What is the problem that you are trying to solve?

1. It is the job of cluster analysis to find clusters. Testing whether those clusters really exist post hoc is, in my view, somewhere between meaningless and dubious. To strip the problem down to the bare minimum, imagine one variable that is a continuum, say people's heights, and you group height values into two clusters. Now do you want to test that short people and tall people have different means? Now explain why the problem of three or more clusters and/or two or more variables makes the problem different.

2. You describe the data as being age and expenditure. If that's so, then a scatter plot showing the data will show clusters clearly if they exist and a continuum of variation if they don't. You can be flexible about scales (e.g. logging expenditure). What cluster analysis might add to this of real scientific value is an open question. Cluster analysis divides statistical people into two clusters, those who think it a central technique and those who think it oversold snake oil or worse.

3. As with #2, if you are clustering on two variables, then each cluster has two means, mean age and mean expenditure. Even if you have a good answer to #1, univariate tests don't capture the differences between clusters.

4. If #2 and #3 are wrong, and you have other variables, then the problem is not as you stated and you need to explain why.

5. If you are interested in means, then Mann-Whitney is not an alternative method of comparing means.

6. Mann-Whitney uses ranks, so it doesn't even know whether the original data are discrete or continuous. In practice, discrete data are more likely to show ties and that can have a secondary effect on the test. Whether your software adjusts for ties depends on what it is.

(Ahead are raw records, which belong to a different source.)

[src/hdl/pcl_ram.sv]
`timescale 1ns / 1ps

module pcl_ram #(
	parameter int WIDTH = 32,
	parameter int DEPTH = 8
) (
	input  logic                     clk,
	input  logic                     we,
	input  logic [$clog2(DEPTH)-1:0] waddr,
	input  logic [WIDTH-1:0]         wdata,
	input  logic                     re,
	input  logic [$clog2(DEPTH)-1:0] raddr,
	output logic [WIDTH-1:0]         rdata
);

	logic [WIDTH-1:0] mem_q [DEPTH];

	always_ff @(posedge clk) begin
		if (we) begin
			mem_q[waddr] <= wdata;
		end
		// hold read data while the consumer stalls
		if (re) begin
			rdata <= mem_q[raddr];
		end
	end

endmodule

[config.mk]
export PLATFORM = sky130hd
export DESIGN_NAME = pcl_ram
export DESIGN_NICKNAME = d
export VERILOG_FILES = /design/src/hdl/pcl_ram.sv
export SDC_FILE = /design/constraint.sdc
export NUM_CORES = 1
export LEC_CHECK = 0
export BUFFER_PORTS_ARGS = -buffer_cell sky130_fd_sc_hd__buf_4
export CORE_MARGIN = 3
export CORE_UTILIZATION = 41
export CTS_CLUSTER_SIZE = 28
export DETAILED_ROUTE_END_ITERATION = 12
export GPL_TIMING_DRIVEN = 1
export MAX_ROUTING_LAYER = met4
export PLACE_DENSITY = 0.69
export SLEW_MARGIN = 20
export SYNTH_ARGS = -nofsm -noshare
export SYNTH_HDL_FRONTEND = slang
export SYNTH_SLANG_ARGS = --single-unit
[constraint.sdc]
create_clock -name clk -period 4.2 [get_ports clk]
set_input_delay 0.21 -clock clk [delete_from_list [all_inputs] [get_ports clk]]
set_output_delay 0.21 -clock clk [all_outputs]
set_load 0.03 [all_outputs]
Yosys cells after proc, flatten, opt, wreduce, memory -nomap -nowiden
Memories as Yosys holds them, arrays and structs flattened. A register that Yosys moved wholly into a read port is not among the register bits.
Cells that the tools add are included.
Cells by class
  add/subtract/negate cells: 0
  reductions and logical operators: 0
  bitwise operators: 0
  divide/modulo/power cells: 0
  eq/ne operators: 0
  magnitude comparators: 0
  multiplexer cells: 2
  $mul: 0
  shifts and indexed selects: 0
Operators with widths (number)
  $mux 1: 2
Word-level totals
  bits in read-only memories: 0
  memories kept: 1
  flip-flop bits (word level): 0
  output and inout bits: 32
  logic and storage cells: 3
  bits in latches: 0
  input bits: 41
  memory bits (writable): 256
Memory list
  mem_q: depth 8, width 32, read ports 1, clocked after Yosys merged registers in 1, wr ports 1, line 16  | logic [WIDTH-1:0] mem_q [DEPTH];

Depth between registers and ports, before layout
Gate-level depths: netlist (run 1).
  word-level depth: 2
  mapped depth: 4
  gate-level depth less buffers: 2

Worst setup path after synthesis (run 1)
OpenSTA, ideal clock, no wires.
  path type: input to register
  start: input waddr[2]
  end: memory mem_q[0][0] (enable)
  arrival: 2.596 ns
  library setup time: 0.461 ns
  buffers on the path: 0
  required time: 3.739 ns
  cell stages on the path: 2
  slack: 1.143 ns
  cell sequence: nand2b_1 -> nor3_1
RTL lines
  start, declared: line 9  | input logic [$clog2(DEPTH)-1:0] waddr,
  end, declared: line 16
Straight into the memory's write port.

Worst setup path in the final report (run 1)
  start: input waddr[2]
  end: memory mem_q[2][22] (enable)
Straight into the memory's write port.

==> results of run 1 <==
layer usage:
layer / global-route usage, % / wire [µm]
met4: 3.27 / 278
met3: 2.65 / 804
met1: 18.0 / 8130
met5: - / 0
met2: 25.1 / 10500
power by group through the flow:
stage / sequential, mW / combinational, mW / clock (mW)
floorplan: 3.42 / 0.164 / 0
finish: 3.31 / 0.380 / 2.47
CTS: 3.32 / 0.389 / 2.52
global route: 3.32 / 0.409 / 2.65
global placement: 3.37 / 0.350 / 0
detailed placement: 3.38 / 0.362 / 0
flip-flops by register name, indices dropped and copies added (netlist names):
register  cells
mem_q       256
rdata        32
cell families (layout without fill, tap and decap cells):
kind of cell | count (synthesis) | in the layout | synth area share, %
buffers and inverters | 18 | 167 | 1.18
flip-flops | 288 | 288 | 80.2
multiplexers | 96 | 96 | 18.1
other | 0 | 1 | 0
AND/OR/NAND/NOR | 13 | 13 | 0.545
final cells by class:
class	instances	area, µm²	share of cell area, %
clock buffers	36	752	5.79
flip-flops and latches	288	8650	66.6
clock inverters	18	170	1.31
diodes	1	2.50	0.0193
repair buffers	113	932	7.18
well taps	330	413	3.18
multi-input cells	109	2070	15.9
cell usage after synthesis:
cell type | n | area (µm²)
buf_1 | 4 | 15.0
buf_2 | 6 | 30.0
buf_6 | 7 | 78.8
clkbuf_1 | 1 | 3.75
edfxtp_1 | 288 | 8650
mux2_2 | 32 | 360
mux4_1 | 40 | 1050
mux4_2 | 24 | 541
nand2_1 | 2 | 7.51
nand2b_1 | 3 | 18.8
nor2_1 | 6 | 22.5
nor3_1 | 2 | 10.0
path summary, 6_finish.rpt:
kind,to,slack (ps),cells after the start
min reg2reg,rdata[18]$_DFFE_PP_,750,2
max reg2reg,rdata[14]$_DFFE_PP_,2790,2
max,mem_q[2][22]$_DFFE_PP_,2630,4
min,rdata[30]$_DFFE_PP_,200,1
critical path: stages:
cell and delay (ps):
buf_4 110, nand2b_1 290, nor2_4 760, buf_4 390
what timing repair did:
action | CTS | global route
hold buffers | 32 | 0
endpoints found under the hold margin | 256 | 0
setup endpoints to repair | 0 | 0
cells in the final DEF (no fill, tap or decap):
cell	n
edfxtp_1	288
dlygate4sd3_1	32
mux4_1	40
nor2_4	6
mux2_2	32
inv_6	1
mux4_2	24
nor3_2	2
diode_2	1
nand2b_1	3
nand2_1	2
clkinv_2	6
buf_4	80
bufinv_16	3
clkinv_1	6
clkinvlp_4	1
buf_6	1
inv_8	1
clkbuf_16	29
clkbuf_1	7
==> results.toml, run 1 <==
[power]
swShare_pct = 20.1
intPower_mw = 4.92
cellPowerDensity_nw_per_um2 = 474
clock_power_share_pct = 40.0
total_power_mw = 6.16
combinationalPowerShare_pct = 6.2
seq_power_share_pct = 53.8
power.switching_mw = 1.24
vdd_ir_drop_max_v = 0.000242
leakage_nw = 4.34

[placed_design]
port-buffer-count = 72
dpl-instance-area_um2 = 11700
pre_cts_ws_ps = 1840
hpwlAfterDp_mm = 10.4
place_congestion = 0.667
placedCellCount = 808

[synth]
syn_avg_cell_area_um2 = 26.0
synth_nets = 456
synth.cell_area_um2 = 10800
synth_seq_area_share_pct = 80.2
yosys_warnings = 0
post_synth_inst_count = 415
synth.distinct_cells = 12
postSynthRegisterBits = 288

[global_routing]
first_global_vias = 5002
grt_usage_pct = 14.5
grt_first_pass_wirelength_mm = 30.3
antenna_found_initial = 1
globalRoute.totalOverflow = 0
grt_start_max_net_pins = 65

[layout]
finish.instance_area_um2 = 13000
fillCellCount = 2020
syn2layout_area_growth_pct = 20.4
num-nets-final = 582
layout-drive-gt1-share_pct = 33.0
finalNonFillerCells = 895
post-route-util_pct = 50.8

[floorplan]
initial_utilization_pct = 42.2
fp.dieArea_um2 = 28300
die-width_um = 168
floorplan.die.height_um = 168
ioPinCount = 73
core_region_area_um2 = 25500
row_count = 58

[setup_path]
timing.setup.critical_path_class = "input pin to register"
worst_setup_path_end_kind = "register"
cp.arrival_ps = 1780
crit_fanout = 20
reg2reg_from = "mem_q[2][14]$_DFFE_PP_"
worst-endpoint-required_ps = 4410
critPathLaunchType = "input pin"
setup.worst_path.start = "waddr[2]"

[clock_tree]
clk_root_buffer_cell = "clkbuf_16"
clock_latency_ps = 540
postCtsSetupRepairBufs = 0
cts-htree-levels = 1
tritoncts.num_buffers = 29
clock_path_buffers = 3
post_cts.resized_instances = 0
clk_pin_slew_ps = 60
clock_sinks = 288
cts_tree = "yes"

[sta]
setup_total_negative_slack_ps = 0
hold_violations = 0
finalSetupViolCount = 0
final-max-slew-violation-count = 0
finalClockSkew_ps = 11.7
final_min_period_over_clock_period_pct = 37.4
period_minus_slack_ps = 1570
worst_slew_margin_rel_pct = 42.0
max_clock_freq_mhz = 637
worst_pin_slew_ps = 867
post-route-worst-setup-slack_ps = 2630
setup_repair_after_global_routing_missed_its_margin = "false"
timing.hold.ws_ps = 203

[job]
drv.max_cap_violation_count = 0

[route]
wl_mm = 19.7
drt_drc_violations_left = 0
route.detailed.wl_per_inst_um = 22.0
starting_drc_count_in_detailed_routing = 271
ant_nets = 0
vias_per_cell = 5.18
first_pass_iters = 4
route.vias.total = 4639

[worst_hold_path]
hold_start = "re"
hold_class = "input pin to register"

[outcome]
status = "complete, no violations"
Power figures use the tool's default switching activity.
==> inputs of run 2 (changes only) <==
Clock period 4.2 ns to 1.53 ns, I/O delays scaled along.
==> run 2 against run 1 <==
Net effect:
- first-iteration DRC count increased by 31%
- critical path depth decreased by 2
- clock skew down 5.7 ps
- critical path type is now register to register
- cell area rose by 2.1%
- clock-buffer cell count down 7
- core utilization increased by 1.0 points
- via count increased by 2.3%
- non-clock buffer count grew 13
==> results.toml, run 2 (synthesis results as in run 1) <==
[outcome]
status = "complete, no violations"

[layout]
antenna_cells_inserted = 0
num-nets-final = 594
syn2layout_area_growth_pct = 22.8
number_of_flip_flops_under_the_largest_register_name = 256
most-common-layout-cells = "288 x edfxtp_1, 81 x buf_4, 40 x mux4_1"
layout-drive-gt1-share_pct = 34.4
finalNonFillerCells = 902
largest-register = "mem_q"
layout_top_registers = "mem_q (256), rdata (32)"
final_common_cell = "edfxtp_1"

[floorplan]
ioPinCount = 73
die-width_um = 168
core_region_area_um2 = 25500
initial_utilization_pct = 42.2
floorplan.die.height_um = 168
fp.dieArea_um2 = 28300
row_count = 58

[placed_design]
placedCellCount = 821
hpwlAfterDp_mm = 10.9
port-buffer-count = 72
place_congestion = 0.660

[setup_path]
worst-endpoint-required_ps = 1810
crit_fanout = 1
cp.arrival_ps = 1740
timing.reg2reg.worst_path_depth = 2
critPathLaunchType = "register"
timing.setup.critical_path_class = "register to register"
worst_setup_path_end_kind = "register"

[sta]
worst_pin_slew_ps = 557
finalClockSkew_ps = 6.02
finalSetupViolCount = 0
hold_violations = 0
setup_total_negative_slack_ps = 0
setup_repair_after_global_routing_missed_its_margin = "false"
final-max-slew-violation-count = 0
period_minus_slack_ps = 1470
max_clock_freq_mhz = 681
final_min_period_over_clock_period_pct = 95.9
worst_slew_margin_rel_pct = 62.9

[global_routing]
globalRoute.totalOverflow = 0
first_global_vias = 5243
antenna_found_initial = 0
grt_first_pass_wirelength_mm = 30.9
grt_start_max_net_pins = 33
grt_usage_pct = 14.8

[route]
wl_mm = 20.2
drt_drc_violations_left = 0
first_pass_iters = 4
route.vias.total = 4745
vias_per_cell = 5.26
starting_drc_count_in_detailed_routing = 356
ant_nets = 0
route.detailed.wl_per_inst_um = 22.4

[power]
cellPowerDensity_nw_per_um2 = 1290
total_power_mw = 17.0
vdd_ir_drop_max_v = 0.000639
leakage_nw = 4.45

[clock_tree]
cts_tree = "yes"
clk_pin_slew_ps = 60
cts.hold.buffers_added = 32
postCtsSetupRepairBufs = 0
cts-htree-levels = 1
tritoncts.num_buffers = 28
clk_root_buffer_cell = "clkbuf_16"
clock_latency_ps = 530
post_cts.resized_instances = 0
clock_sinks = 288
clock_path_buffers = 3

[job]
drv.max_cap_violation_count = 0

[worst_hold_path]
hold_class = "input pin to register"
hold_depth = 1
## run 2: cell count changes in the layout (fill, tap and decap cells not counted)
| cell | delta |
|---|---|
| buf_12 | +13 |
| clkbuf_1 | -7 |
| clkinv_1 | +4 |
| clkinv_2 | -3 |
| nor3_2 | -2 |
| nor3_4 | +2 |
| buf_4 | +1 |
| buf_6 | -1 |
| bufinv_16 | +1 |
| clkinv_4 | +1 |
| clkinvlp_4 | +1 |
| diode_2 | -1 |
| inv_6 | -1 |
| inv_8 | -1 |
## run 2: final timing paths
check / startpoint / end / slack, ps
hold reg to reg: mem_q[7][12]$_DFFE_PP_ / rdata[12]$_DFFE_PP_ / 750
hold / removal: re / rdata[27]$_DFFE_PP_ / 70
setup reg to reg: mem_q[6][5]$_DFFE_PP_ / rdata[5]$_DFFE_PP_ / 60
setup / recovery: mem_q[6][5]$_DFFE_PP_ / rdata[5]$_DFFE_PP_ / 60
## run 2: cell type report
type	instances	area (µm²)
flip-flops and latches	288	8650
fillers	1986	12300
clock buffers	29	726
multi-input cells	109	2080
well taps	330	413
clock inverters	20	196
repair buffers	126	1190
## run 2: worst max-delay path: stages, from the launching register on
cell,delay [ps]
edfxtp_1,400
mux4_1,530
mux2_2,290
## run 2: report_power, final
| group | internal, mW | total [mW] | leakage, nW | switching [mW] |
|---|---|---|---|---|
| clock network | 4.08 | 6.83 | 0.446 | 2.75 |
| registers | 9.02 | 9.09 | 2.64 | 0.0784 |
| logic | 0.544 | 1.12 | 1.36 | 0.578 |
## run 2: per-layer routing
layer  wire length, µm  track usage (%)
met5                 0                -
met2             10200             24.2
met1              8860             19.9
met4               309             2.99
met3               835             2.51
## run 2: metrics by stage
step	hold slack, ps	setup slack [ps]	area, µm²	utilization (%)
floorplan	175	-369	10800	-
global placement	302	-46.8	12000	47.0
detailed placement	310	-84.8	12000	47.0
CTS	66.0	59.0	13300	51.9
global route	71.6	54.4	13300	51.9
finish	75.0	62.3	13300	51.9
==> inputs of run 3 (changes only) <==
Settings changed: ABC_AREA from default to 1, CORE_ASPECT_RATIO from default to 0.7, CORE_UTILIZATION 41 to 61, PLACE_DENSITY 0.69 to 0.91.
==> run 3 against run 2 <==
Net effect:
- maximum frequency is 14% higher
- worst setup slack better by 180 ps
- synthesized cell count grew to 2.8 times the previous value
- critical path type is now register to output pin
- critical endpoint is now rdata[12]
- largest cell class unchanged
==> results.toml, run 3 <==
[setup_path]
reg2reg_from = "mem_q[7][14]$_DFFE_PP_"
timing.critical_path.max_delay_family = "flip-flops"
worst-path-buf-inv = 1
worst_setup_path_end_kind = "output pin"
cp_slowest_cell = "edfxtp_1"
setup.worst_path.start = "rdata[12]$_DFFE_PP_"
timing.setup.critical_path_class = "register to output pin"
crit_fanout = 1
maximum_cell_stage_delay_along_the_critical_path_ps = 460
cp.arrival_ps = 1210
critPathLaunchType = "register"
crit_chain = "buf_4"
worst-endpoint-required_ps = 1450

[layout]
layout_top_registers = "mem_q (256), rdata (32)"
most-common-layout-cells = "422 x nand2_1, 288 x edfxtp_1, 260 x inv_1"
number_of_flip_flops_under_the_largest_register_name = 256
final_common_cell = "nand2_1"
largest-register = "mem_q"
syn2layout_area_growth_pct = 17.8
finish.instance_area_um2 = 14400
finalNonFillerCells = 1551
layout-drive-gt1-share_pct = 11.0
num-nets-final = 1309

[clock_tree]
post_cts.resized_instances = 0
clk_pin_slew_ps = 70
clock_latency_ps = 540
cts-htree-levels = 1
cts_tree = "yes"
clock_path_buffers = 3
postCtsSetupRepairBufs = 0
clk_root_buffer_cell = "clkbuf_16"
clock_sinks = 288
tritoncts.num_buffers = 27

[route]
ant_nets = 0
vias_per_cell = 5.32
starting_drc_count_in_detailed_routing = 1028
route.vias.total = 8256
first_pass_iters = 6
drt_drc_violations_left = 0
wl_mm = 27.3
route.detailed.wl_per_inst_um = 17.6

[sta]
max_clock_freq_mhz = 775
setup_repair_after_global_routing_missed_its_margin = "false"
period_minus_slack_ps = 1290
finalClockSkew_ps = 11.0
final_min_period_over_clock_period_pct = 84.3
finalSetupViolCount = 0
worst_slew_margin_rel_pct = 57.8
timing.hold.ws_ps = 85.6
setup_total_negative_slack_ps = 0
hold_violations = 0
final-max-slew-violation-count = 0
worst_pin_slew_ps = 632

[power]
vdd_ir_drop_max_v = 0.000849
swShare_pct = 22.3
intPower_mw = 13.2
cellPowerDensity_nw_per_um2 = 1190
clock_power_share_pct = 38.3
seq_power_share_pct = 53.5
power.switching_mw = 3.80
leakage_nw = 6.51
combinationalPowerShare_pct = 8.3

[global_routing]
antenna_found_initial = 1
met3_demand_to_capacity_share_in_global_routing_pct = 3.81
globalRoute.totalOverflow = 0
grt_usage_pct = 26.1
gr-usage-met1_pct = 33.8
grt_start_max_net_pins = 129
first_global_vias = 8420
grt.busiest_layer = "met2"
grt_first_pass_wirelength_mm = 43.3
grt_use_met2_pct = 42.9

[floorplan]
fp.dieArea_um2 = 21700
core_region_area_um2 = 19200
die-width_um = 175
floorplan.die.height_um = 124
row_count = 42
initial_utilization_pct = 63.4
ioPinCount = 73

[synth]
synth_top_area_share_pct = 70.9
synth_seq_area_share_pct = 70.9
yosys_warnings = 0
synth_edf_count = 288
ys_dominant_reg_cell = "edfxtp_1"
synth.cell_area_um2 = 12200
synthTopCellsByCount = "422 x nand2_1, 288 x edfxtp_1, 260 x inv_1, 128 x nand3_1, 20 x buf_2"
yosys.area.top_type = "edfxtp_1"
syn_avg_cell_area_um2 = 10.5
postSynthRegisterBits = 288
synthMostInstantiatedCell = "nand2_1"
synth.distinct_cells = 11
post_synth_inst_count = 1156
ys_top_cells_by_area = "edfxtp_1 71%, nand2_1 13%, inv_1 8.0%"
postSynth.asyncResetShare_pct = 0
synth_nets = 1197

[placed_design]
place_congestion = 0.792
hpwlAfterDp_mm = 15.0
placedCellCount = 1471
dpl-instance-area_um2 = 13200
port-buffer-count = 72

[outcome]
status = "complete, no violations"

[worst_hold_path]
hold_start = "re"
hold_class = "input pin to register"

[job]
drv.max_cap_violation_count = 0
[run 3: cell families after synthesis]
group | synth area share (%)
buf+inv | 10.6
simple gates | 18.5
flops | 70.9
[run 3: layout make-up]
cell class,count,area (µm²)
antenna,1,2.50
clock buffer,33,698
clock inverter,14,140
fill,1191,4880
inverter,262,985
multi-input combinational,558,2310
sequential,288,8650
tap,264,330
timing repair buffer,131,1240
[run 3: power by group through the flow]
| stage | sequential [mW] | clock (mW) | combinational, mW |
|---|---|---|---|
| finish | 9.10 | 6.51 | 1.41 |
| global route | 9.12 | 6.86 | 1.54 |
| CTS | 9.10 | 6.55 | 1.40 |
| detailed placement | 9.26 | 0 | 1.31 |
| global placement | 9.25 | 0 | 1.25 |
| floorplan | 9.38 | 0 | 0.636 |
[run 3: layer usage]
metal	vias up	wire length [µm]
li1	3834	-
met1	3871	10200
met2	466	13500
met3	85	2710
met4	0	823
met5	-	0
[run 3: path summary, 6_finish.rpt]
path,to,slack (ps),depth (start not counted)
setup / recovery,rdata[12],240,1
setup reg to reg,rdata[14]$_DFFE_PP_,400,6
hold reg to reg,rdata[6]$_DFFE_PP_,710,6
hold / removal,rdata[26]$_DFFE_PP_,90,1
[run 3: timing repair]
| action | 4_1_cts | 5_1_grt |
|---|---|---|
| setup endpoints to repair | 0 | 0 |
| hold buffers | 32 | 0 |
| hold endpoints to repair | 256 | 0 |
[run 3: through the flow]
stage | util [%] | power, mW | setup WS, ps
global placement | 68.6 | 10.5 | 206
CTS | 74.6 | 17.0 | 245
floorplan | - | 10.0 | -464
global route | 74.6 | 17.5 | 244
finish | 74.6 | 17.0 | 240
detailed placement | 68.6 | 10.6 | 127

7. How many clusters do you have any way? Is it just two?

I can't advise on SPSS. I often advise against SPSS, but that's a prejudice.

Please give a reference for Sheskin (2007).

Answer 3

First, realize that the Mann Whitney U test and the t test test different things: The t test is a test of differences in means, the U test is a test of entire distributions. It is possible that the means could be the same and the distributions different (although this would only happen for odd distributions, as far as I can tell, for example

set.seed(12345)
x <- rnorm(1000)
y <- c(rlnorm(500), runif(500,-100,100))
wilcox.test(x,y)
t.test(x,y)

where the Wilcox test rejects at $p = 2.2 * 10^{-16}$ and the t does not reject at all.

Second, while the robustness of the t as a test of means depends on exactly how the data are non-normal, sample size, variances and so on, the fact that it is a test of means remains. If age is not normally distributed you may not want to test the means.

Answer 4

The derivation of the Mann Whitney assumes continuous data. When you have heavier-tailed than normal data, it's also typically more powerful than the t-test; if you assume only location shift alternatives, it's a test of difference in means (along with any other reasonable location measure); if that doesn't hold, it's testing something else.

That said, the t-test can tolerate moderate skewness and heavy-tailedness (though in the latter case your actual significance levels will tend to be lower than the nominal $\alpha$).

There's also the possibility of a permutation test rather than either of the choices you mention - it would allow you to test a difference in means and have it be valid when the assumptions of the t-test are not satisfied.

Another possibility if you think that some exponential family distribution might suit better (such as a gamma distribution) would be to fit a GLM with a group factor representing the groups whose means you are comparing. An identity link will even give you a direct estimate of the difference in means.